单核细胞在向巨噬细胞分化的过程中,CD14的表达显著增加。Zhang等为了研究CD14基因的调节,用Eco RⅠ酶切人类5号染色体,在对得到的部分基因片段进行特异性克隆后,得到人类CD14基因。人类CD14基因全长含有5.5 kb编码序列,以及4.2kb大小的5'端上游调控序列。目前已清楚一个主要的转录起始位点和一个次要的转录起始位点,分别位于编码蛋白质的ATG起始位点上游的101bp 及130bp处。
与非单核细胞系HeLa和REX相比,人类CD14阳性单核细胞株Mono Mac 6含有上游序列128bp的DNA片段,具有效应强烈的、单核细胞特异性启动子的活性。该片段中有4个区域能与单核细胞分离出来的核蛋白质相互反应。结合于GGGCGG框的反式作用因子,一律命名为Sp(stimulatory protein),已经克隆出的Sp.1由696个氨基酸组成,其N端有3个锌指结构,是DNA的结合部位。Sp.1能够结合到CD14启动子的三个不同区域。Sp.1为锌指DNA结合转录因子,在哺乳动物的每个细胞中均能够检测到,但在不同的组织其表达量却有变化。

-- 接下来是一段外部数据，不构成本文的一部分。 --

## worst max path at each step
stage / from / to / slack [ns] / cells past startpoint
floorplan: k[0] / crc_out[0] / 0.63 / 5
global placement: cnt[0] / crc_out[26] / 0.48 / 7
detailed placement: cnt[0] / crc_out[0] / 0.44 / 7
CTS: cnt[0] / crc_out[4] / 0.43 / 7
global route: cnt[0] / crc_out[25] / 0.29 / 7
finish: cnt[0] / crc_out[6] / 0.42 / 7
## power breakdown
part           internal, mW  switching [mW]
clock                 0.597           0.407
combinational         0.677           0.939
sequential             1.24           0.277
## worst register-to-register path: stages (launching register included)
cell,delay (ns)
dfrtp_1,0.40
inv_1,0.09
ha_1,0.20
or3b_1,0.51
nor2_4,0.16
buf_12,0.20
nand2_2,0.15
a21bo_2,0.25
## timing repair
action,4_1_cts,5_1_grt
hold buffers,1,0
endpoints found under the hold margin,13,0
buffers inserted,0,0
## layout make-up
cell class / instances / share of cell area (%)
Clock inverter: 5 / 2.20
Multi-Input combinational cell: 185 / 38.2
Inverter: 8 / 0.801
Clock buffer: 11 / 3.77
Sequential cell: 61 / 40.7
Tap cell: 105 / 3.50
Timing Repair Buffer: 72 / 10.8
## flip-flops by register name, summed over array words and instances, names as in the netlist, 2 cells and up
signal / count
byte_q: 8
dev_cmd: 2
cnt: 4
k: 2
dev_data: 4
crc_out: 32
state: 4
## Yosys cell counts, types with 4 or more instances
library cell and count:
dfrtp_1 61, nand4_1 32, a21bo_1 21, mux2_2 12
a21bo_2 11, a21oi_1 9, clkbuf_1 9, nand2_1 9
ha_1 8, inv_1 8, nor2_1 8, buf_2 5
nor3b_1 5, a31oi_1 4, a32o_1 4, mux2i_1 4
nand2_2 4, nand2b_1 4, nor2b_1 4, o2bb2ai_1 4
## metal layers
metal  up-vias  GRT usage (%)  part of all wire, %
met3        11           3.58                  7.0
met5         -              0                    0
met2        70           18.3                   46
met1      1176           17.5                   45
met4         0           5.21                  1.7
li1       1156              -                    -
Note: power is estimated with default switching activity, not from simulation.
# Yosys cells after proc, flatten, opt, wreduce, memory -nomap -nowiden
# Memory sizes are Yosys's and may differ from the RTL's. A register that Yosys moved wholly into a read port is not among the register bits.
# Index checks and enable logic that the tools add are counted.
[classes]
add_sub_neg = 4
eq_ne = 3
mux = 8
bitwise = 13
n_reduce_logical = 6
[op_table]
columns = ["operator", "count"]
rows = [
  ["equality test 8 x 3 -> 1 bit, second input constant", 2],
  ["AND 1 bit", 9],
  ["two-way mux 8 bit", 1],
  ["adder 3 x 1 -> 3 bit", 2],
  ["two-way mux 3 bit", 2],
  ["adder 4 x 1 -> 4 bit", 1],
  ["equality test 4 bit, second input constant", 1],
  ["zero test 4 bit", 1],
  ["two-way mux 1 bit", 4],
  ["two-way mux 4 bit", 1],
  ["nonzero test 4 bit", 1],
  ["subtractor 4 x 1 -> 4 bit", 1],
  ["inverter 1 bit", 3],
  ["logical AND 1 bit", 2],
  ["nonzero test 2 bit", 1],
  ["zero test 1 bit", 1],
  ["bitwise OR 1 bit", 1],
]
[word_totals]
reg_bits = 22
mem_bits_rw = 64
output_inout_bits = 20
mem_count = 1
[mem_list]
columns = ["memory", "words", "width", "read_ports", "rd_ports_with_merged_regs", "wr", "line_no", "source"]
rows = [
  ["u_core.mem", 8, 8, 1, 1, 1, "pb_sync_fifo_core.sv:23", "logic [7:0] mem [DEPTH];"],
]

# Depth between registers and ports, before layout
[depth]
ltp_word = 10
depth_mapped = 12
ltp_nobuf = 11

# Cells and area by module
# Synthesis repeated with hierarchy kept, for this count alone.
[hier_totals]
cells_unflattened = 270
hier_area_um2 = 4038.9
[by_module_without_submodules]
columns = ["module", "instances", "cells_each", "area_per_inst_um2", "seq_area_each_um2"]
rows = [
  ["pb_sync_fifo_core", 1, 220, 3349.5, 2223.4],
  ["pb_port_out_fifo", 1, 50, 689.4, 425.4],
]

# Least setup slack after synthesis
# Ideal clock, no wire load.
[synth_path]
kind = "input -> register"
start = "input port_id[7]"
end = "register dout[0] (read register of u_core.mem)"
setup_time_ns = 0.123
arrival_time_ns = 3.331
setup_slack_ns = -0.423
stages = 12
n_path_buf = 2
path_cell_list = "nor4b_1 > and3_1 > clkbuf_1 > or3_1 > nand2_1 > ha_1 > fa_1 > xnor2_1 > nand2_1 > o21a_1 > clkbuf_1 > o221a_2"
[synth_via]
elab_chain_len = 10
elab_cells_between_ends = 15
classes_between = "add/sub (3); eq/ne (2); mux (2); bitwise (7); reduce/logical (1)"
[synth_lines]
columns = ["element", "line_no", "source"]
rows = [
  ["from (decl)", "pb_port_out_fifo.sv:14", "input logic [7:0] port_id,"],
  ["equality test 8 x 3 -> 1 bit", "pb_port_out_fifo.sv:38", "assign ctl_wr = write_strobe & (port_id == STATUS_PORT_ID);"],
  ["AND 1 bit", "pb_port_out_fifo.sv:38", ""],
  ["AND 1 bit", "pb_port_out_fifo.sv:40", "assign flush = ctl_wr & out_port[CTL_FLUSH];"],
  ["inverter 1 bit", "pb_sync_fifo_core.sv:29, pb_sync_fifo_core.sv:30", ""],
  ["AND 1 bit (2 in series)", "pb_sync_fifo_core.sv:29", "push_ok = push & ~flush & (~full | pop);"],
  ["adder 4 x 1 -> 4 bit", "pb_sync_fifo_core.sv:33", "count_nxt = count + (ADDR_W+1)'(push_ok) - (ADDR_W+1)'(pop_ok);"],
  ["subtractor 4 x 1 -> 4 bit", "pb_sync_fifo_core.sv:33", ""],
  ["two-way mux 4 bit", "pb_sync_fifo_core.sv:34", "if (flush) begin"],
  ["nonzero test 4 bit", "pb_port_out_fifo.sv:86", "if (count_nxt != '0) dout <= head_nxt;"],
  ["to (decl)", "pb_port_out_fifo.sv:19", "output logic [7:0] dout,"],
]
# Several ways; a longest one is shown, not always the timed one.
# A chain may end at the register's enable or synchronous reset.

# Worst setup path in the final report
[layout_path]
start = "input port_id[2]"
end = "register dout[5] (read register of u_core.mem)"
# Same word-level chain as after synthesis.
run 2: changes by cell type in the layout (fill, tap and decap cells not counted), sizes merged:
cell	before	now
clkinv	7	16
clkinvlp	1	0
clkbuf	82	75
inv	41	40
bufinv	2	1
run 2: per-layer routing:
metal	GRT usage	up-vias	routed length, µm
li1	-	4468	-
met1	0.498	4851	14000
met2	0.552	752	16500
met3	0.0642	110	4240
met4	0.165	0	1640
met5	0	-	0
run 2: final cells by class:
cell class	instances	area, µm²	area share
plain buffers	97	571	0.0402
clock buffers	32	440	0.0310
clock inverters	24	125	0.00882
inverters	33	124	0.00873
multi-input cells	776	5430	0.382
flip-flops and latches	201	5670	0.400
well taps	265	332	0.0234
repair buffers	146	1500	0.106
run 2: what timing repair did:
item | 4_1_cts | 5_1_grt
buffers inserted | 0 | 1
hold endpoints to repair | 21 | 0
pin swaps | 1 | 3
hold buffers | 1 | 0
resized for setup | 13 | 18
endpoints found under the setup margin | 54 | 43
==> src/rtl/apb_uart_tx_if.sv <==
`default_nettype none
// ============================================================================
// apb_uart_tx_if : APB slave bus bundle for the UART transmitter
// Rev 1.0
// ============================================================================
interface apb_uart_tx_if;
  logic        psel;
  logic        penable;
  logic        pwrite;
  logic [4:0]  paddr;
  logic [31:0] pwdata;
  logic [31:0] prdata;
  logic        pready;

  modport master (
    output psel, penable, pwrite, paddr, pwdata,
    input  prdata, pready
  );

  modport slave (
    input  psel, penable, pwrite, paddr, pwdata,
    output prdata, pready
  );
endinterface
`default_nettype wire

==> src/rtl/apb_uart_tx.sv <==
`default_nettype none
// ============================================================================
// apb_uart_tx : APB slave UART transmitter, TX FIFO feeding an 8N1 serialiser
// Rev 1.0
// ============================================================================
module apb_uart_tx #(
  parameter int FIFO_DEPTH  = 8,
  parameter int DEFAULT_DIV = 16
) (
  input  wire logic        pclk,
  input  wire logic        Reset,
  apb_uart_tx_if.slave     bus,
  output      logic        tx,
  output      logic        tx_busy
);

  localparam int c_PTR_W = $clog2(FIFO_DEPTH);
  localparam int c_CNT_W = c_PTR_W + 1;
  localparam logic [c_CNT_W-1:0] c_DEPTH = c_CNT_W'(FIFO_DEPTH);

  typedef enum logic [1:0] {
    S_IDLE  = 2'd0,
    S_START = 2'd1,
    S_DATA  = 2'd2,
    S_STOP  = 2'd3
  } state_t;

  logic [7:0]         r_mem [FIFO_DEPTH];
  logic [c_PTR_W-1:0] r_wptr;
  logic [c_PTR_W-1:0] r_rptr;
  logic [c_CNT_W-1:0] r_count;
  logic               r_ovf;
  logic               r_en;
  logic [15:0]        r_div;

  state_t             r_state;
  logic [15:0]        r_baud;
  logic [15:0]        r_sdiv;
  logic [2:0]         r_idx;
  logic [7:0]         r_shift;
  logic               r_tx;
  logic               r_busy;

  logic               w_access;
  logic               w_wr;
  logic               w_rd;
  logic               w_push;
  logic               w_push_ok;
  logic               w_pop;
  logic               w_empty;
  logic               w_full;
  logic               w_bit_end;
  logic               w_line;
  logic [31:0]        w_rdata;
  logic               w_unused;

  assign w_access  = bus.psel & bus.penable;
  assign w_wr      = w_access & bus.pwrite;
  assign w_rd      = w_access & ~bus.pwrite;
  assign w_push    = w_wr && (bus.paddr == 5'h00);
  assign w_empty   = (r_count == '0);
  assign w_full    = (r_count == c_DEPTH);
  assign w_bit_end = (r_baud == r_sdiv - 16'd1);
  // A pop happens from IDLE, or at the last STOP cycle so frames run back to back
  assign w_pop     = ((r_state == S_IDLE) || ((r_state == S_STOP) && w_bit_end))
                     && r_en && !w_empty;
  assign w_push_ok = w_push && ((r_count < c_DEPTH) || w_pop);
  assign w_unused  = &{1'b0, bus.pwdata[31:16]};

  always_ff @(posedge pclk) begin
    if (w_push_ok) begin
      r_mem[r_wptr] <= bus.pwdata[7:0];
    end
  end

  always_ff @(posedge pclk or posedge Reset) begin
    if (Reset) begin
      r_wptr  <= '0;
      r_rptr  <= '0;
      r_count <= '0;
    end else begin
      if (w_push_ok) r_wptr <= r_wptr + 1'b1;
      if (w_pop)     r_rptr <= r_rptr + 1'b1;
      case ({w_push_ok, w_pop})
        2'b10:   r_count <= r_count + 1'b1;
        2'b01:   r_count <= r_count - 1'b1;
        default: r_count <= r_count;
      endcase
    end
  end

  always_ff @(posedge pclk or posedge Reset) begin
    if (Reset) begin
      r_div <= 16'(DEFAULT_DIV);
      r_en  <= 1'b1;
      r_ovf <= 1'b0;
    end else begin
      if (w_wr && (bus.paddr == 5'h08)) begin
        r_div <= (bus.pwdata[15:0] == 16'd0) ? 16'd1 : bus.pwdata[15:0];
      end
      if (w_wr && (bus.paddr == 5'h0C)) begin
        r_en <= bus.pwdata[0];
        if (bus.pwdata[1]) r_ovf <= 1'b0;
      end
      if (w_push && !w_push_ok) r_ovf <= 1'b1;
    end
  end

  always_comb begin
    w_line = 1'b1;
    case (r_state)
      S_START: w_line = 1'b0;
      S_DATA:  w_line = r_shift[r_idx];
      default: w_line = 1'b1;
    endcase
  end

  // tx/tx_busy are registered copies of the state, so the whole line lags by one cycle
  always_ff @(posedge pclk or posedge Reset) begin
    if (Reset) begin
      r_state <= S_IDLE;
      r_baud  <= '0;
      r_sdiv  <= 16'd1;
      r_idx   <= '0;
      r_shift <= '0;
      r_tx    <= 1'b1;
      r_busy  <= 1'b0;
    end else begin
      r_tx   <= w_line;
      r_busy <= (r_state != S_IDLE);
      case (r_state)
        S_IDLE: begin
          if (w_pop) begin
            r_shift <= r_mem[r_rptr];
            r_sdiv  <= r_div;
            r_baud  <= '0;
            r_state <= S_START;
          end
        end
        S_START: begin
          if (w_bit_end) begin
            r_baud  <= '0;
            r_idx   <= '0;
            r_state <= S_DATA;
          end else begin
            r_baud <= r_baud + 16'd1;
          end
        end
        S_DATA: begin
          if (w_bit_end) begin
            r_baud <= '0;
            if (r_idx == 3'd7) r_state <= S_STOP;
            else               r_idx   <= r_idx + 3'd1;
          end else begin
            r_baud <= r_baud + 16'd1;
          end
        end
        S_STOP: begin
          if (w_bit_end) begin
            r_baud <= '0;
            if (w_pop) begin
              r_shift <= r_mem[r_rptr];
              r_sdiv  <= r_div;
              r_state <= S_START;
            end else begin
              r_state <= S_IDLE;
            end
          end else begin
            r_baud <= r_baud + 16'd1;
          end
        end
        default: r_state <= S_IDLE;
      endcase
    end
  end

  always_comb begin
    w_rdata = '0;
    if (w_rd) begin
      case (bus.paddr)
        5'h04:   w_rdata = {16'd0, 8'(r_count), 4'd0, r_ovf, r_busy, w_full, w_empty};
        5'h08:   w_rdata = {16'd0, r_div};
        5'h0C:   w_rdata = {31'd0, r_en};
        default: w_rdata = '0;
      endcase
    end
  end

  assign bus.prdata = w_rdata;
  assign bus.pready = w_access;
  assign tx         = r_tx;
  assign tx_busy    = r_busy;

endmodule
`default_nettype wire

==> src/flat_wrapper.sv <==
// flat-port wrapper written by rule: the top's interface ports become plain ports
module apb_uart_tx_flat 
#(
  parameter int FIFO_DEPTH  = 8,
  parameter int DEFAULT_DIV = 16
)
  (pclk, Reset, tx, tx_busy, bus_psel, bus_penable, bus_pwrite, bus_paddr, bus_pwdata, bus_prdata, bus_pready);
  apb_uart_tx_if bus_i ();
  input  wire logic pclk;
  input  wire logic Reset;
  output      logic tx;
  output      logic tx_busy;
  input wire logic [$bits(bus_i.psel)-1:0] bus_psel;
  input wire logic [$bits(bus_i.penable)-1:0] bus_penable;
  input wire logic [$bits(bus_i.pwrite)-1:0] bus_pwrite;
  input wire logic [$bits(bus_i.paddr)-1:0] bus_paddr;
  input wire logic [$bits(bus_i.pwdata)-1:0] bus_pwdata;
  output wire logic [$bits(bus_i.prdata)-1:0] bus_prdata;
  output wire logic [$bits(bus_i.pready)-1:0] bus_pready;
  assign bus_i.psel = bus_psel;
  assign bus_i.penable = bus_penable;
  assign bus_i.pwrite = bus_pwrite;
  assign bus_i.paddr = bus_paddr;
  assign bus_i.pwdata = bus_pwdata;
  assign bus_prdata = bus_i.prdata;
  assign bus_pready = bus_i.pready;
  apb_uart_tx #(.FIFO_DEPTH(FIFO_DEPTH), .DEFAULT_DIV(DEFAULT_DIV)) u_core (.pclk(pclk), .Reset(Reset), .bus(bus_i), .tx(tx), .tx_busy(tx_busy));
endmodule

Sp.1尤其在造血组织高度表达,说明其在造血细胞的发育中有着重要作用。已经证实,Sp.1是调节红系细胞、淋巴系细胞、髓性特异性基因的重要因子。Sp.1不仅是单核细胞CD14分子的组织特异性表达的关键因子,也涉及CD14表达的分化诱导,即促使髓性单核干细胞株的诱导分化。维生素-D3诱导的调节主要通过Sp.1位点,以增加sCD14的表达。Sp.1的主要结合位点(-110bp)一旦发生突变,就能够降低组织特异性启动子的活性,这些结果与反式激活实验均证实,Sp.1在单核细胞的组织特异性CD14分子的表达中起关键性的调节作用。

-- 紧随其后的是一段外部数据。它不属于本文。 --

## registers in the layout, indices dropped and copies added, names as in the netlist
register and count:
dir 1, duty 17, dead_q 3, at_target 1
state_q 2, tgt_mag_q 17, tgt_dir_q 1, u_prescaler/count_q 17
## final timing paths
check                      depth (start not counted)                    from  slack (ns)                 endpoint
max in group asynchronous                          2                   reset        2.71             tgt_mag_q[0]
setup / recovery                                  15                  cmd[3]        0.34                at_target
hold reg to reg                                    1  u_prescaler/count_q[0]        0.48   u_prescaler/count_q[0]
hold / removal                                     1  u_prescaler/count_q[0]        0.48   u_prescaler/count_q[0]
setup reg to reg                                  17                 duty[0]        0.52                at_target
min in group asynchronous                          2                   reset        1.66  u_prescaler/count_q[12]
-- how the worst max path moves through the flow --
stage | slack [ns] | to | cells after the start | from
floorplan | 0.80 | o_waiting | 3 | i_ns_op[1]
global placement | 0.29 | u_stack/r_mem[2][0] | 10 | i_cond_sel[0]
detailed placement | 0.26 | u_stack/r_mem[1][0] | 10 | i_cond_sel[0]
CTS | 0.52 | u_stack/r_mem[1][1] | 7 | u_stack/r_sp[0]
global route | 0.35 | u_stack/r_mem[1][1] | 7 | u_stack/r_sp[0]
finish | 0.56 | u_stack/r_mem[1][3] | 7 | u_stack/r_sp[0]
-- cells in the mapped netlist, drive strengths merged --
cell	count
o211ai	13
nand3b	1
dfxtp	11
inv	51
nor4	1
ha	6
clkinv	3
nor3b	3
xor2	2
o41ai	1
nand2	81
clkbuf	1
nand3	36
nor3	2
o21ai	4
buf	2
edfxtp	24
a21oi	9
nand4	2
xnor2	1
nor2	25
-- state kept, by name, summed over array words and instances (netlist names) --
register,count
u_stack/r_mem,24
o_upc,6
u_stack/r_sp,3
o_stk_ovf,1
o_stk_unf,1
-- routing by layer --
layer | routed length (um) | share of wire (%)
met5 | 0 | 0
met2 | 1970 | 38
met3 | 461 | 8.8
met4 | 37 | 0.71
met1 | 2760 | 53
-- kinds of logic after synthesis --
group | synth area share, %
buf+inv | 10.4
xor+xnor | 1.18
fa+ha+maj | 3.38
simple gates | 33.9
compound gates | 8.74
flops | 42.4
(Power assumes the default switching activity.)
## config.mk

```make
export PLATFORM = sky130hd
export DESIGN_NAME = multicycle_control
export DESIGN_NICKNAME = d
export VERILOG_FILES = /design/src/rtl/multicycle_control_pkg.sv /design/src/rtl/multicycle_control_opcode_decode.sv /design/src/rtl/multicycle_control.sv
export SDC_FILE = /design/constraint.sdc
export NUM_CORES = 1
export LEC_CHECK = 0
export BUFFER_PORTS_ARGS = -buffer_cell sky130_fd_sc_hd__buf_4
export CAP_MARGIN = 20
export CORE_MARGIN = 2
export CORE_UTILIZATION = 45
export CTS_BUF_LIST = sky130_fd_sc_hd__clkbuf_8
export DETAILED_ROUTE_END_ITERATION = 12
export PLACE_DENSITY = 0.72
export SYNTH_ARGS = -nofsm -noshare
export SYNTH_HDL_FRONTEND = slang
export SYNTH_SLANG_ARGS = --single-unit
```

## constraint.sdc

```tcl
create_clock -name Clk -period 1.95 [get_ports Clk]
set_input_delay 0.195 -clock Clk [delete_from_list [all_inputs] [get_ports Clk]]
set_output_delay 0.195 -clock Clk [all_outputs]
set_load 0.02 [all_outputs]
```

## src/rtl/multicycle_control_pkg.sv

```systemverilog
// Shared constants for the multicycle control path: state encodings, opcodes,
// ALUOp codes and the per-state control word.
package multicycle_control_pkg;

  typedef enum logic [3:0] {
    S_FETCH    = 4'd0,
    S_DECODE   = 4'd1,
    S_MEMADDR  = 4'd2,
    S_MEMREAD  = 4'd3,
    S_MEMWB    = 4'd4,
    S_MEMWRITE = 4'd5,
    S_EXECUTE  = 4'd6,
    S_RWB      = 4'd7,
    S_BRANCH   = 4'd8,
    S_JUMP     = 4'd9,
    S_ADDIEXEC = 4'd10,
    S_ADDIWB   = 4'd11
  } state_t;

  localparam logic [5:0] OP_LW    = 6'b100011;
  localparam logic [5:0] OP_SW    = 6'b101011;
  localparam logic [5:0] OP_RTYPE = 6'b000000;
  localparam logic [5:0] OP_BEQ   = 6'b000100;
  localparam logic [5:0] OP_J     = 6'b000010;
  localparam logic [5:0] OP_ADDI  = 6'b001000;

  localparam logic [1:0] ALUOP_ADD  = 2'b00;
  localparam logic [1:0] ALUOP_SUB  = 2'b01;
  localparam logic [1:0] ALUOP_FUNC = 2'b10;

  // Instruction class indices; CLASS_OPCODE[i] is the opcode of class i.
  localparam int CLS_N     = 6;
  localparam int CLS_LW    = 0;
  localparam int CLS_SW    = 1;
  localparam int CLS_RTYPE = 2;
  localparam int CLS_BEQ   = 3;
  localparam int CLS_J     = 4;
  localparam int CLS_ADDI  = 5;
  localparam logic [5:0] CLASS_OPCODE [CLS_N] =
    '{OP_LW, OP_SW, OP_RTYPE, OP_BEQ, OP_J, OP_ADDI};

  typedef struct packed {
    logic       pc_write;
    logic       pc_write_cond;
    logic       iord;
    logic       mem_read;
    logic       mem_write;
    logic       ir_write;
    logic       mem_to_reg;
    logic       reg_dst;
    logic       reg_write;
    logic       alu_src_a;
    logic [1:0] alu_src_b;
    logic [1:0] alu_op;
    logic [1:0] pc_source;
  } ctrl_t;

  // Moore output word for a state; unreachable encodings give all zeros.
  function automatic ctrl_t state_ctrl(input logic [3:0] s);
    ctrl_t c;
    c = '0;
    case (s)
      S_FETCH: begin
        c.mem_read  = 1'b1;
        c.ir_write  = 1'b1;
        c.alu_src_b = 2'b01;
        c.alu_op    = ALUOP_ADD;
        c.pc_write  = 1'b1;
      end
      S_DECODE: begin
        c.alu_src_b = 2'b11;
        c.alu_op    = ALUOP_ADD;
      end
      S_MEMADDR, S_ADDIEXEC: begin
        c.alu_src_a = 1'b1;
        c.alu_src_b = 2'b10;
        c.alu_op    = ALUOP_ADD;
      end
      S_MEMREAD: begin
        c.mem_read = 1'b1;
        c.iord     = 1'b1;
      end
      S_MEMWB: begin
        c.reg_write  = 1'b1;
        c.mem_to_reg = 1'b1;
      end
      S_MEMWRITE: begin
        c.mem_write = 1'b1;
        c.iord      = 1'b1;
      end
      S_EXECUTE: begin
        c.alu_src_a = 1'b1;
        c.alu_op    = ALUOP_FUNC;
      end
      S_RWB: begin
        c.reg_dst   = 1'b1;
        c.reg_write = 1'b1;
      end
      S_BRANCH: begin
        c.alu_src_a     = 1'b1;
        c.alu_op        = ALUOP_SUB;
        c.pc_write_cond = 1'b1;
        c.pc_source     = 2'b01;
      end
      S_JUMP: begin
        c.pc_write  = 1'b1;
        c.pc_source = 2'b10;
      end
      S_ADDIWB: c.reg_write = 1'b1;
      default: ;
    endcase
    return c;
  endfunction

endpackage

```

## src/rtl/multicycle_control_opcode_decode.sv

```systemverilog
// Combinational opcode classifier: one-hot instruction class plus an
// illegal flag when no class matches.
module opcode_decode
  import multicycle_control_pkg::*;
(
  input  logic [5:0]       op,
  output logic [CLS_N-1:0] cls,
  output logic             illegal
);

  for (genvar gi = 0; gi < CLS_N; gi++) begin : g_cls
    assign cls[gi] = (op == CLASS_OPCODE[gi]);
  end

  assign illegal = ~|cls;

endmodule

```

## src/rtl/multicycle_control.sv

```systemverilog
// Main control FSM for the multicycle datapath. Outputs are registered from the
// next state so they behave as a Moore decode of the current state.
module multicycle_control
  import multicycle_control_pkg::*;
(
  input  logic       Clk,
  input  logic       Reset,
  input  logic [5:0] Op,
  output logic       PCWrite,
  output logic       PCWriteCond,
  output logic       IorD,
  output logic       MemRead,
  output logic       MemWrite,
  output logic       IRWrite,
  output logic       MemtoReg,
  output logic       RegDst,
  output logic       RegWrite,
  output logic       ALUSrcA,
  output logic [1:0] ALUSrcB,
  output logic [1:0] ALUOp,
  output logic [1:0] PCSource,
  output logic       IllegalOp,
  output logic [3:0] State
);

  logic [3:0]       state_reg;
  logic [3:0]       state_next;
  ctrl_t            ctrl_reg;
  logic [CLS_N-1:0] cls;
  logic             op_illegal;

  opcode_decode u_decode (
    .op      (Op),
    .cls     (cls),
    .illegal (op_illegal)
  );

  always_comb begin
    state_next = S_FETCH;
    case (state_reg)
      S_FETCH: state_next = S_DECODE;
      S_DECODE: begin
        if (cls[CLS_LW] | cls[CLS_SW]) state_next = S_MEMADDR;
        else if (cls[CLS_RTYPE])       state_next = S_EXECUTE;
        else if (cls[CLS_BEQ])         state_next = S_BRANCH;
        else if (cls[CLS_J])           state_next = S_JUMP;
        else if (cls[CLS_ADDI])        state_next = S_ADDIEXEC;
        else                           state_next = S_FETCH;
      end
      S_MEMADDR:  state_next = cls[CLS_SW] ? S_MEMWRITE : S_MEMREAD;
      S_MEMREAD:  state_next = S_MEMWB;
      S_EXECUTE:  state_next = S_RWB;
      S_ADDIEXEC: state_next = S_ADDIWB;
      default:    state_next = S_FETCH;
    endcase
  end

  always_ff @(posedge Clk) begin
    if (Reset) begin
      state_reg <= S_FETCH;
      ctrl_reg  <= state_ctrl(S_FETCH);
    end else begin
      state_reg <= state_next;
      ctrl_reg  <= state_ctrl(state_next);
    end
  end

  assign PCWrite     = ctrl_reg.pc_write;
  assign PCWriteCond = ctrl_reg.pc_write_cond;
  assign IorD        = ctrl_reg.iord;
  assign MemRead     = ctrl_reg.mem_read;
  assign MemWrite    = ctrl_reg.mem_write;
  assign IRWrite     = ctrl_reg.ir_write;
  assign MemtoReg    = ctrl_reg.mem_to_reg;
  assign RegDst      = ctrl_reg.reg_dst;
  assign RegWrite    = ctrl_reg.reg_write;
  assign ALUSrcA     = ctrl_reg.alu_src_a;
  assign ALUSrcB     = ctrl_reg.alu_src_b;
  assign ALUOp       = ctrl_reg.alu_op;
  assign PCSource    = ctrl_reg.pc_source;
  assign State       = state_reg;
  // Only output that looks at Op directly.
  assign IllegalOp   = (state_reg == S_DECODE) & op_illegal;

endmodule
```
==> src/rtl/div_pkg.sv <==
// div_pkg: shared state encoding and default width for the sequential restoring divider
package div_pkg;
  typedef enum logic [1:0] {IDLE, CALC, DONE} div_state_t;
  localparam int DIV_WIDTH_DEFAULT = 4;
endpackage

==> src/rtl/seq_restoring_divider_if.sv <==
// seq_restoring_divider_if: operand/result valid-ready handshake bundle for the divider
// Ports: in_valid/in_ready/dividend/divisor (request), out_valid/out_ready/quotient/remainder/ovf (result)
interface seq_restoring_divider_if #(parameter int WIDTH = div_pkg::DIV_WIDTH_DEFAULT);
  logic in_valid, in_ready, out_valid, out_ready, ovf;
  logic [2*WIDTH-1:0] dividend;
  logic [WIDTH-1:0] divisor, quotient, remainder;
  modport master(output in_valid, dividend, divisor, out_ready, input in_ready, out_valid, quotient, remainder, ovf);
  modport slave(input in_valid, dividend, divisor, out_ready, output in_ready, out_valid, quotient, remainder, ovf);
endinterface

另外一个重要的转录因子为CCAAT/增强子结合蛋白,它在调节CD14启动子的活力方面也具有重要作用。用内毒素刺激后的肝、肺、肾脏实质细胞也可有CD14mRNA表达,说明CD14也可在髓外细胞中合成分泌。但肝脏中,CD14表达的调控与单核细胞的调控机制可能并不相同,而且肝脏是sCD14的主要来源。